··· Information shown
==> config.mk <==
export PLATFORM = sky130hd
export DESIGN_NAME = mem_access_stage
export DESIGN_NICKNAME = d
export VERILOG_FILES = /design/src/rtl/mem_access_stage.sv
export SDC_FILE = /design/constraint.sdc
export NUM_CORES = 1
export LEC_CHECK = 0
export CAP_MARGIN = 40
export CORE_UTILIZATION = 35
export DETAILED_ROUTE_END_ITERATION = 10
export PLACE_DENSITY = 0.79
export SYNTH_ARGS = -nofsm -noshare
export SYNTH_HDL_FRONTEND = slang
export SYNTH_SLANG_ARGS = --single-unit
==> constraint.sdc <==
create_clock -name clk -period 2.4 [get_ports clk]
set_clock_uncertainty 0.2 [all_clocks]
set_input_delay 0.36 -clock clk [delete_from_list [all_inputs] [get_ports clk]]
set_output_delay 0.36 -clock clk [all_outputs]
set_load 0.02 [all_outputs]
**src/rtl/sram_ctrl_pkg.sv**
```systemverilog
// Shared types and constants for the single-port SRAM controller.
// Widths here are only defaults; instances override them through parameters.
package sram_ctrl_pkg;

    localparam int DEF_ADDR_W = 7;
    localparam int DEF_DATA_W = 81;
    localparam int RESP_DEPTH = 2;

    typedef enum logic [1:0] {
        GNT_NONE = 2'd0,
        GNT_RD   = 2'd1,
        GNT_WR   = 2'd2
    } gnt_e;

    typedef enum logic {
        ST_INIT = 1'b0,
        ST_RUN  = 1'b1
    } init_st_e;

    // A read may only issue if its data is guaranteed a FIFO slot, counting
    // what is buffered, what is in the macro pipeline, and what leaves now.
    function automatic logic rd_has_room(input logic [1:0] count,
                                         input logic       inflight,
                                         input logic       pop);
        logic [2:0] occ;
        occ = {1'b0, count} + {2'b00, inflight} - {2'b00, pop};
        return occ < 3'(RESP_DEPTH);
    endfunction

endpackage

```
**src/rtl/sram_resp_fifo.sv**
```systemverilog
// Two-entry in-order read-response buffer with valid/ready output and an
// occupancy count used by the controller for read admission.
module sram_resp_fifo
    import sram_ctrl_pkg::*;
#(
    parameter int DATA_W = DEF_DATA_W
) (
    input  logic              clock,
    input  logic              reset,
    input  logic              push,
    input  logic [DATA_W-1:0] push_data,
    output logic              valid,
    input  logic              ready,
    output logic [DATA_W-1:0] data,
    output logic [1:0]        count
);

    logic [DATA_W-1:0] mem [RESP_DEPTH];
    logic              wptr;
    logic              rptr;
    logic              pop;

    assign valid = (count != 2'd0);
    assign pop   = valid && ready;
    assign data  = mem[rptr];

    // Pointers and occupancy; a simultaneous push and pop keeps count.
    always_ff @(posedge clock) begin
        if (reset) begin
            wptr  <= 1'b0;
            rptr  <= 1'b0;
            count <= 2'd0;
        end else begin
            if (push) wptr <= ~wptr;
            if (pop)  rptr <= ~rptr;
            count <= count + {1'b0, push} - {1'b0, pop};
        end
    end

    // Storage carries no reset; stale entries are never exposed.
    always_ff @(posedge clock) begin
        if (push) mem[wptr] <= push_data;
    end

    // The admission rule upstream must never let a push hit a full buffer.
    always_ff @(posedge clock) begin
        if (!reset) begin
            assert (!(push && !pop && count == 2'(RESP_DEPTH)))
                else $error("response fifo overflow");
        end
    end

endmodule

```
**src/rtl/sram_port_ctrl.sv**
```systemverilog
// Initiator-side controller for a single-port RW SRAM macro with a 1-cycle
// registered read. Round-robin arbitrates a read and a write channel onto
// the port and buffers read data behind a 2-entry response FIFO.
// Optional build macro SRAM_CTRL_INIT_EN: zero the whole macro after reset
// before accepting any request.
module sram_port_ctrl
    import sram_ctrl_pkg::*;
#(
    parameter int ADDR_W = DEF_ADDR_W,
    parameter int DATA_W = DEF_DATA_W
) (
    input  logic              clock,
    input  logic              reset,
    input  logic              rd_valid,
    output logic              rd_ready,
    input  logic [ADDR_W-1:0] rd_addr,
    input  logic              wr_valid,
    output logic              wr_ready,
    input  logic [ADDR_W-1:0] wr_addr,
    input  logic [DATA_W-1:0] wr_data,
    output logic              resp_valid,
    input  logic              resp_ready,
    output logic [DATA_W-1:0] resp_data,
    output logic [ADDR_W-1:0] sram_addr,
    output logic              sram_en,
    output logic              sram_wmode,
    output logic [DATA_W-1:0] sram_wdata,
    input  logic [DATA_W-1:0] sram_rdata,
    output logic              init_done
);

    gnt_e              gnt;
    logic              last_wr;
    logic              inflight;
    logic              pop;
    logic              rd_elig;
    logic              wr_elig;
    logic              in_init;
    logic [1:0]        fifo_count;
    logic [ADDR_W-1:0] init_addr;
    logic [ADDR_W-1:0] hold_addr;
    logic [DATA_W-1:0] hold_wdata;

`ifdef SRAM_CTRL_INIT_EN
    init_st_e init_st;

    // Walk every address once after reset; leave INIT after the last one.
    always_ff @(posedge clock) begin
        if (reset) begin
            init_st   <= ST_INIT;
            init_addr <= '0;
        end else if (init_st == ST_INIT) begin
            init_addr <= init_addr + ADDR_W'(1);
            if (init_addr == '1) init_st <= ST_RUN;
        end
    end

    assign in_init   = (init_st == ST_INIT) && !reset;
    assign init_done = (init_st == ST_RUN);
`else
    assign init_addr = '0;
    assign in_init   = 1'b0;
    assign init_done = 1'b1;
`endif

    sram_resp_fifo #(.DATA_W(DATA_W)) u_resp_fifo (
        .clock     (clock),
        .reset     (reset),
        .push      (inflight),
        .push_data (sram_rdata),
        .valid     (resp_valid),
        .ready     (resp_ready),
        .data      (resp_data),
        .count     (fifo_count)
    );

    assign pop = resp_valid && resp_ready;

    // Eligibility and round-robin grant; a tie goes to the channel that
    // lost last time. Nothing is granted while reset is asserted.
    always_comb begin
        rd_elig = !reset && init_done && rd_has_room(fifo_count, inflight, pop);
        wr_elig = !reset && init_done;
        gnt     = GNT_NONE;
        if (rd_valid && rd_elig && wr_valid && wr_elig)
            gnt = last_wr ? GNT_RD : GNT_WR;
        else if (rd_valid && rd_elig)
            gnt = GNT_RD;
        else if (wr_valid && wr_elig)
            gnt = GNT_WR;
    end

    assign rd_ready = (gnt == GNT_RD);
    assign wr_ready = (gnt == GNT_WR);

    // Macro pins follow the grant; idle cycles replay the last address and
    // data so the wide buses do not toggle.
    always_comb begin
        sram_en    = in_init || (gnt != GNT_NONE);
        sram_wmode = in_init || (gnt == GNT_WR);
        sram_addr  = hold_addr;
        sram_wdata = hold_wdata;
        if (in_init) begin
            sram_addr  = init_addr;
            sram_wdata = '0;
        end else begin
            case (gnt)
                GNT_RD: sram_addr = rd_addr;
                GNT_WR: begin
                    sram_addr  = wr_addr;
                    sram_wdata = wr_data;
                end
                default: ;
            endcase
        end
    end

    // Read pipeline flag, round-robin history and the idle-hold registers.
    always_ff @(posedge clock) begin
        if (reset) begin
            inflight   <= 1'b0;
            last_wr    <= 1'b1;
            hold_addr  <= '0;
            hold_wdata <= '0;
        end else begin
            inflight <= (gnt == GNT_RD);
            if (gnt == GNT_RD)      last_wr <= 1'b0;
            else if (gnt == GNT_WR) last_wr <= 1'b1;
            if (sram_en) begin
                hold_addr  <= sram_addr;
                hold_wdata <= sram_wdata;
            end
        end
    end

    // Only one channel may ever see ready in a cycle.
    always_ff @(posedge clock) begin
        if (!reset) begin
            assert (!(rd_ready && wr_ready)) else $error("double grant");
        end
    end

endmodule

```
**config.mk**
```make
export PLATFORM = sky130hd
export DESIGN_NAME = sram_port_ctrl
export DESIGN_NICKNAME = d
export VERILOG_FILES = /design/src/rtl/sram_ctrl_pkg.sv /design/src/rtl/sram_resp_fifo.sv /design/src/rtl/sram_port_ctrl.sv
export SDC_FILE = /design/constraint.sdc
export NUM_CORES = 1
export LEC_CHECK = 0
export CORE_AREA = 2 2 169 171
export DETAILED_ROUTE_END_ITERATION = 6
export DIE_AREA = 0 0 171 173
export GPL_TIMING_DRIVEN = 0
export PLACE_DENSITY = 0.79
export SLEW_MARGIN = 10
export SYNTH_ARGS = -nofsm -noshare
export SYNTH_HDL_FRONTEND = slang
export SYNTH_SLANG_ARGS = --single-unit
```
**constraint.sdc**
```tcl
create_clock -name clock -period 4.8 [get_ports clock]
set_input_delay 1.2 -clock clock [delete_from_list [all_inputs] [get_ports clock]]
set_output_delay 1.2 -clock clock [all_outputs]
set_load 0.02 [all_outputs]
```
**Word-level counts from Yosys, hierarchy flattened**

Memory sizes are Yosys's and may differ from the RTL's. A register that Yosys moved wholly into a read port is not among the register bits.
Index checks and enable logic that the tools add are counted.
W data, S select, Z words.

- Flip-flop bits (word level): 94
- Bits in latches: 0
- Memory bits (writable): 162
- Bits in read-only memories: 0
- Input bits: 181
- Output and inout port bits: 175
- Word-level logic and storage cells: 39
- Memories kept: 1

- $add $sub $neg: 4
- Multiply operators: 0
- Divide/modulo/power cells: 0
- Magnitude comparators: 1
- Eq/ne operators: 2
- Shifts and indexed selects: 0
- Muxes and demuxes: 12
- Bitwise gates (word level): 2
- Reduce and logical (&&, ||, !) cells: 10

Memory list:

| memory | words | bits a word | read ports | clocked after memory_dff | wr ports | line | RTL |
|---|---|---|---|---|---|---|---|
| u_resp_fifo.mem | 2 | 81 | 1 | 1 | 1 | sram_resp_fifo.sv:18 | `logic [DATA_W-1:0] mem [RESP_DEPTH];` |

Operators by type and width:

| cell | count |
|---|---|
| $mux W81 | 1 |
| $pmux W7 S2 | 1 |
| $mux W2 | 4 |
| $logic_and A1 B1 Y1 | 6 |
| $mux W1 | 6 |
| $reduce_bool A2 Y1 | 3 |
| $add A2 B1 Y3 | 1 |
| $lt A3 B2 Y1 const B | 1 |
| $sub A3 B1 Y3 | 1 |
| $add A2 B1 Y2 | 1 |
| $eq A2 B1 Y1 const B | 1 |
| $eq A2 B2 Y1 const B | 1 |
| $not A1 Y1 | 2 |
| $sub A2 B1 Y2 | 1 |
| $logic_not A1 Y1 | 1 |

**Longest topological paths before layout**

Gate-level depths: netlist of the first run.

- Depth in word-level cells: 12
- Mapped depth: 13
- Gate-level depth less buffers: 10

**Hierarchy**

From an unflattened synthesis of the first run, not the netlist that was laid out.

- Cells, all modules: 715
- Area, all modules: 11193.2 um^2

Modules (own cells, without submodules):

| module | instances | cells an instance | area each (um^2) | sequential area each (um^2) |
|---|---|---|---|---|
| sram_resp_fifo | 1 | 274 | 6485.0 | 4964.8 |
| sram_port_ctrl | 1 | 441 | 4708.3 | 1801.7 |

**Worst setup path after synthesis of the first run**

OpenSTA, ideal clock, no wires.

- Path kind: input -> output
- Start: input port resp_ready
- End: output port sram_addr[0]
- Arrival: 3.731 ns
- Data required time: 3.600 ns
- Setup slack: -0.131 ns
- Stages on the path: 9
- Path buffers: 0
- Path through: and2_1 ha_1 inv_1 ha_1 fa_1 nand2b_1 a2111oi_2 a222oi_1 inv_1

- Cells in the longest elaborated chain, start to end: 10
- Elaborated cells between the ends (all ways): 12
- Those cells by class: add/sub (1); order compare (1); eq/ne (2); mux (3); reduce/logical (5)

Ends and longest elaborated chain:

| what | line | RTL |
|---|---|---|
| from (decl) | sram_port_ctrl.sv:22 | `input logic resp_ready,` |
| $logic_and A1 B1 Y1 (*) | sram_port_ctrl.sv:77 | `assign pop = resp_valid && resp_ready;` |
| $sub A3 B1 Y3 (*) | sram_ctrl_pkg.sv:26 | `occ = {1'b0, count} + {2'b00, inflight} - {2'b00, pop};` |
| $lt A3 B2 Y1 (*) | sram_ctrl_pkg.sv:27 | `return occ < 3'(RESP_DEPTH);` |
| $logic_and A1 B1 Y1 (*) | sram_port_ctrl.sv:82 | `rd_elig = !reset && init_done && rd_has_room(fifo_count, inflight, pop);` |
| $logic_and A1 B1 Y1 (*) | sram_port_ctrl.sv:85, sram_port_ctrl.sv:87 |  |
| $logic_and A1 B1 Y1 (2 in a row) | sram_port_ctrl.sv:85 | `if (rd_valid && rd_elig && wr_valid && wr_elig)` |
| $mux W2 (*) | sram_port_ctrl.sv:85 |  |
| $eq A2 B1 Y1 (*) | n/a |  |
| net rd_ready | sram_port_ctrl.sv:15 | `output logic rd_ready,` |
| $pmux W7 S2 (*) | sram_port_ctrl.sv:107 | `case (gnt)` |
| to (decl) | sram_port_ctrl.sv:24 | `output logic [ADDR_W-1:0] sram_addr,` |

The timed path passes the listed nets; every way through them passes the cells marked *.

**Worst setup path in the final report of the first run**

- Start: input port resp_ready
- End: output port sram_addr[0]

- Cells in the longest elaborated chain, start to end: 10
- Elaborated cells between the ends (all ways): 12
- Those cells by class: add/sub (1); order compare (1); eq/ne (2); mux (3); reduce/logical (5)

Ends and longest elaborated chain:

| what | line | RTL |
|---|---|---|
| $logic_and A1 B1 Y1 (*) | sram_port_ctrl.sv:77 |  |
| net pop | sram_port_ctrl.sv:35 | `logic pop;` |
| $sub A3 B1 Y3 (*) | sram_ctrl_pkg.sv:26 |  |
| $lt A3 B2 Y1 (*) | sram_ctrl_pkg.sv:27 |  |
| $logic_and A1 B1 Y1 (*) | sram_port_ctrl.sv:82 |  |
| $logic_and A1 B1 Y1 (*) | sram_port_ctrl.sv:85, sram_port_ctrl.sv:87 |  |
| $logic_and A1 B1 Y1 (2 in a row) | sram_port_ctrl.sv:85 |  |
| $mux W2 (*) | sram_port_ctrl.sv:85 |  |
| $eq A2 B2 Y1 / $eq A2 B1 Y1 (equally long branches) | sram_port_ctrl.sv:107 |  |
| $pmux W7 S2 (*) | sram_port_ctrl.sv:107 |  |

Marks and branches as above.

==> metrics, run 1 <==
Die ar. 29600 sq um; worst rel slew slack 39.8%; delay-heaviest family, CP adder cells; async set or reset register ratio after synthesis 0%; count of input and output buffers 353; CTS buffer count 27; vias in the first global route 6882; layout cell share with drive strength beyond 1 35.4%; clk sink count 257; Final period util 106%; setup violators final 84; Critical Path Source Type input pin; later-pin clock latency in the skew report 0.53 ns; mean post-synth cell area 16.4 sq um; failing checks setup timing; setup TNS -9.93 ns; DRC 0; Pleak 5.77 nW; Pwr Density 519 nW/um^2; synth top area cells edfxtp_1, dfxtp_1, mux2_2; Required @ worst endpoint 3.60 ns; Post-Synth Adder-Cell Area 0.467%; flops & latches, synth 257; wire per inst 18.8 microns; Antenna Cells 0; Cell variety after synth 26; synth cell count leaders edfxtp_1, mux2_2, dfxtp_1; Placeable Area 27600 sq um; pin count of the biggest net entering global routing 61; number of synthesized flops with an enable pin 162; Vias 6395; H-tree levels 1; Synth area leader edfxtp_1; ys flop type edfxtp_1; RSZ-0062 raised after global routing true; fmax 196 MHz; post-synth net total 770; Starting Density 34.9%; area fraction of the dominant cell type after synthesis 50.5%; first-pass GRT wire length 38500 microns; die height 173 microns; most instantiated library cell after synthesis edfxtp_1; clk buf depth 3; Routed Antenna Nets 0; Starting DRT DRC Count 254; crit path buf inv count 7; mapped cell area 9640 sq um; max-slew violations 0; Synth Area in Compound Gates 1.22%; Yosys Warn Count 0; crit path time final 5.09 ns; total of max-cap violations 0; Worst Tran Pin Value 0.903 ns; Hold WS 0.524 ns; worst path cell trace buf_6 > and2_4 > ha_4 > inv_2 > ha_4 > fa_1 > nand3b_1 > o21a_4 > buf_12 > buf_12 > buf_8 > a222oi_1 > inv_1 > buf_6; Clock Skew 0.00898 ns; Tot GR Track Use 16.8%; I/O pin cnt 356; DRT Wirelength 26500 microns; Post-Syn Instances 586; VDD IR max 0.316 mV; GP Congestion 0.771; CTS tree yes; GRT overflow 0; Worst Setup End Kind output port; post-synthesis mux area share 19.0%; Hold Vio Cnt, Final 0; R2R Setup Slk 0.40 ns; Worst-path clk slew 0.06 ns; Post-CTS Hold Fix Bufs 0; post-placement setup slack -1.15 ns; PnR worst setup slack -0.293 ns; simple-gate portion of the synthesized area 6.40%; xor and xnor area share after synthesis 0.273%; clock root cell clkbuf_16; CP Max Fanout 6; worst path arrival time 3.89 ns; Filler Cells Inserted 2246; Seq/Total Area, Yosys 70.2%; row cnt 61; status finished with violations; nets 1199; Hold WC Path Type reg2reg; Layout Cells excl Fill 1414; critical path's slowest cell fa_1; CP peak stage delay 0.49 ns; DP Wirelength 18100 microns; Vias/cell 4.52; first drt pass iteration count 4; initial antenna violation count 0; Crit Path Category in2out; largest family of logic cells by synthesized area multiplexers; synthesis-to-finish area growth 59.3%; die width 171 microns; placed cell count 1321
-- worst min-delay path: cells and delay by family (launching register included) --
kind             cells  cell delay, ns
XOR/XNOR             1            0.08
flip-flops           1            0.32
AND/OR/NAND/NOR      1            0.08
-- placed cells by master, fill, tap and decap left out, types with 3 or more instances in the layout --
cell type,count
mux2_4,11
buf_12,15
a222oi_1,7
buf_4,27
inv_1,12
nor2_1,10
buf_8,3
edfxtp_1,162
dfxtp_1,94
buf_6,91
clkbuf_16,32
clkinvlp_2,3
clkdlybuf4s50_1,260
clkinv_2,7
clkbuf_1,21
mux2_2,151
clkinv_1,7
buf_2,6
nor2b_1,84
-- registers in the layout (all words and copies together), names as in the netlist, named ones only --
signal	flops
inflight	1
hold_addr	7
u_resp_fifo.count	2
u_resp_fifo.wptr	1
u_resp_fifo.mem	162
hold_wdata	81
last_wr	1
u_resp_fifo.rptr	1
-- final timing paths --
check	from	end	depth (start not counted)
worst max register to register	u_resp_fifo.count[1]	hold_addr[0]	25
worst min-delay path	u_resp_fifo.rptr	u_resp_fifo.rptr	2
worst min register to register	u_resp_fifo.rptr	u_resp_fifo.rptr	2
worst max-delay path	resp_ready	sram_addr[0]	14
-- report_power, final --
| part | internal [mW] | switching (mW) |
|---|---|---|
| Sequential | 2.76 | 0.0927 |
| Clock | 1.06 | 0.823 |
| Combinational | 1.69 | 1.54 |
| Total | 5.51 | 2.46 |
-- cell type report --
class	instances	area, sq um	share of cell area [%]
clock inverters	19	93.8	0.611
flip-flops and latches	257	6770	44.1
multi-input cells	283	2740	17.8
clock buffers	31	711	4.63
well taps	378	473	3.08
inverters	13	48.8	0.318
repair buffers	403	4270	27.8
plain buffers	30	249	1.62
-- metal layers --
layer	GRT usage (%)	vias up	share of wire, %	wire length [microns]
met3	6.59	36	12	3060
met4	4.03	0	1.8	479
li1	-	2983	-	-
met1	17.4	3078	35	9300
met2	31.3	298	52	13700
met5	0	-	0	0
-- metrics by stage --
stage / power [mW] / instance area (sq um) / utilization, %
final: 7.96 / 15400 / 55.6
after global routing: 8.32 / 15400 / 55.6
after CTS: 7.95 / 15100 / 54.8
after detailed placement: 5.82 / 13800 / 49.8
after global placement: 5.78 / 13700 / 49.4
after floorplan: 4.47 / 9650 / -
-- timing repair --
action                     in CTS  in global routing
gates cloned                    1                  5
buffers inserted               33                 10
setup endpoints to repair      92                 91
gates resized for setup       565                 20
pin swaps                      13                  6
-- cells by family after synthesis --
logic type / after synthesis
adder cells (fa/ha/maj): 3
multiplexers: 162
flip-flops: 257
AO/OA/AOI/OAI: 12
other: 1
buffers and inverters: 46
XOR/XNOR: 3
AND/OR/NAND/NOR: 102
Power figures use the tool's default switching activity.
==> run 2: changes to the inputs <==
--- a/config.mk
+++ b/config.mk
@@ -9,7 +9,7 @@
 export DETAILED_ROUTE_END_ITERATION = 6
 export DIE_AREA = 0 0 171 173
 export GPL_TIMING_DRIVEN = 0
-export PLACE_DENSITY = 0.79
+export PLACE_DENSITY = 0.76
 export SLEW_MARGIN = 10
 export SYNTH_ARGS = -nofsm -noshare
 export SYNTH_HDL_FRONTEND = slang
==> constraint.sdc (replaced) <==
create_clock -name clock -period 5.01 [get_ports clock]
set_input_delay 1.2525 -clock clock [delete_from_list [all_inputs] [get_ports clock]]
set_output_delay 1.2525 -clock clock [all_outputs]
set_load 0.02 [all_outputs]
==> run 2 against run 1 <==
- the flow still finishes with violations (setup timing)
- design area fell by 1.3%
- first-iteration DRC count shrank 20%
- sequential share of layout area up 0.58 points
- critical path depth increased by 1
- sequential power decreased by 5%
- wire length shrank 1.4%
- combinational power shrank 5%
- setup slack improved by 0.17 ns
- hold slack worse by 0.028 ns
- critical path type unchanged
······
**About this exercise**: Reproduce only the lines above, starting at the line with "B1 Y1 const B | 1 |" and ending at the line with "Modules (own cells, without", exactly as written.

**Answer to this problem**:
| $eq A2 B1 Y1 const B | 1 |
| $eq A2 B2 Y1 const B | 1 |
| $not A1 Y1 | 2 |
| $sub A2 B1 Y2 | 1 |
| $logic_not A1 Y1 | 1 |

**Longest topological paths before layout**

Gate-level depths: netlist of the first run.

- Depth in word-level cells: 12
- Mapped depth: 13
- Gate-level depth less buffers: 10

**Hierarchy**

From an unflattened synthesis of the first run, not the netlist that was laid out.

- Cells, all modules: 715
- Area, all modules: 11193.2 um^2

Modules (own cells, without submodules):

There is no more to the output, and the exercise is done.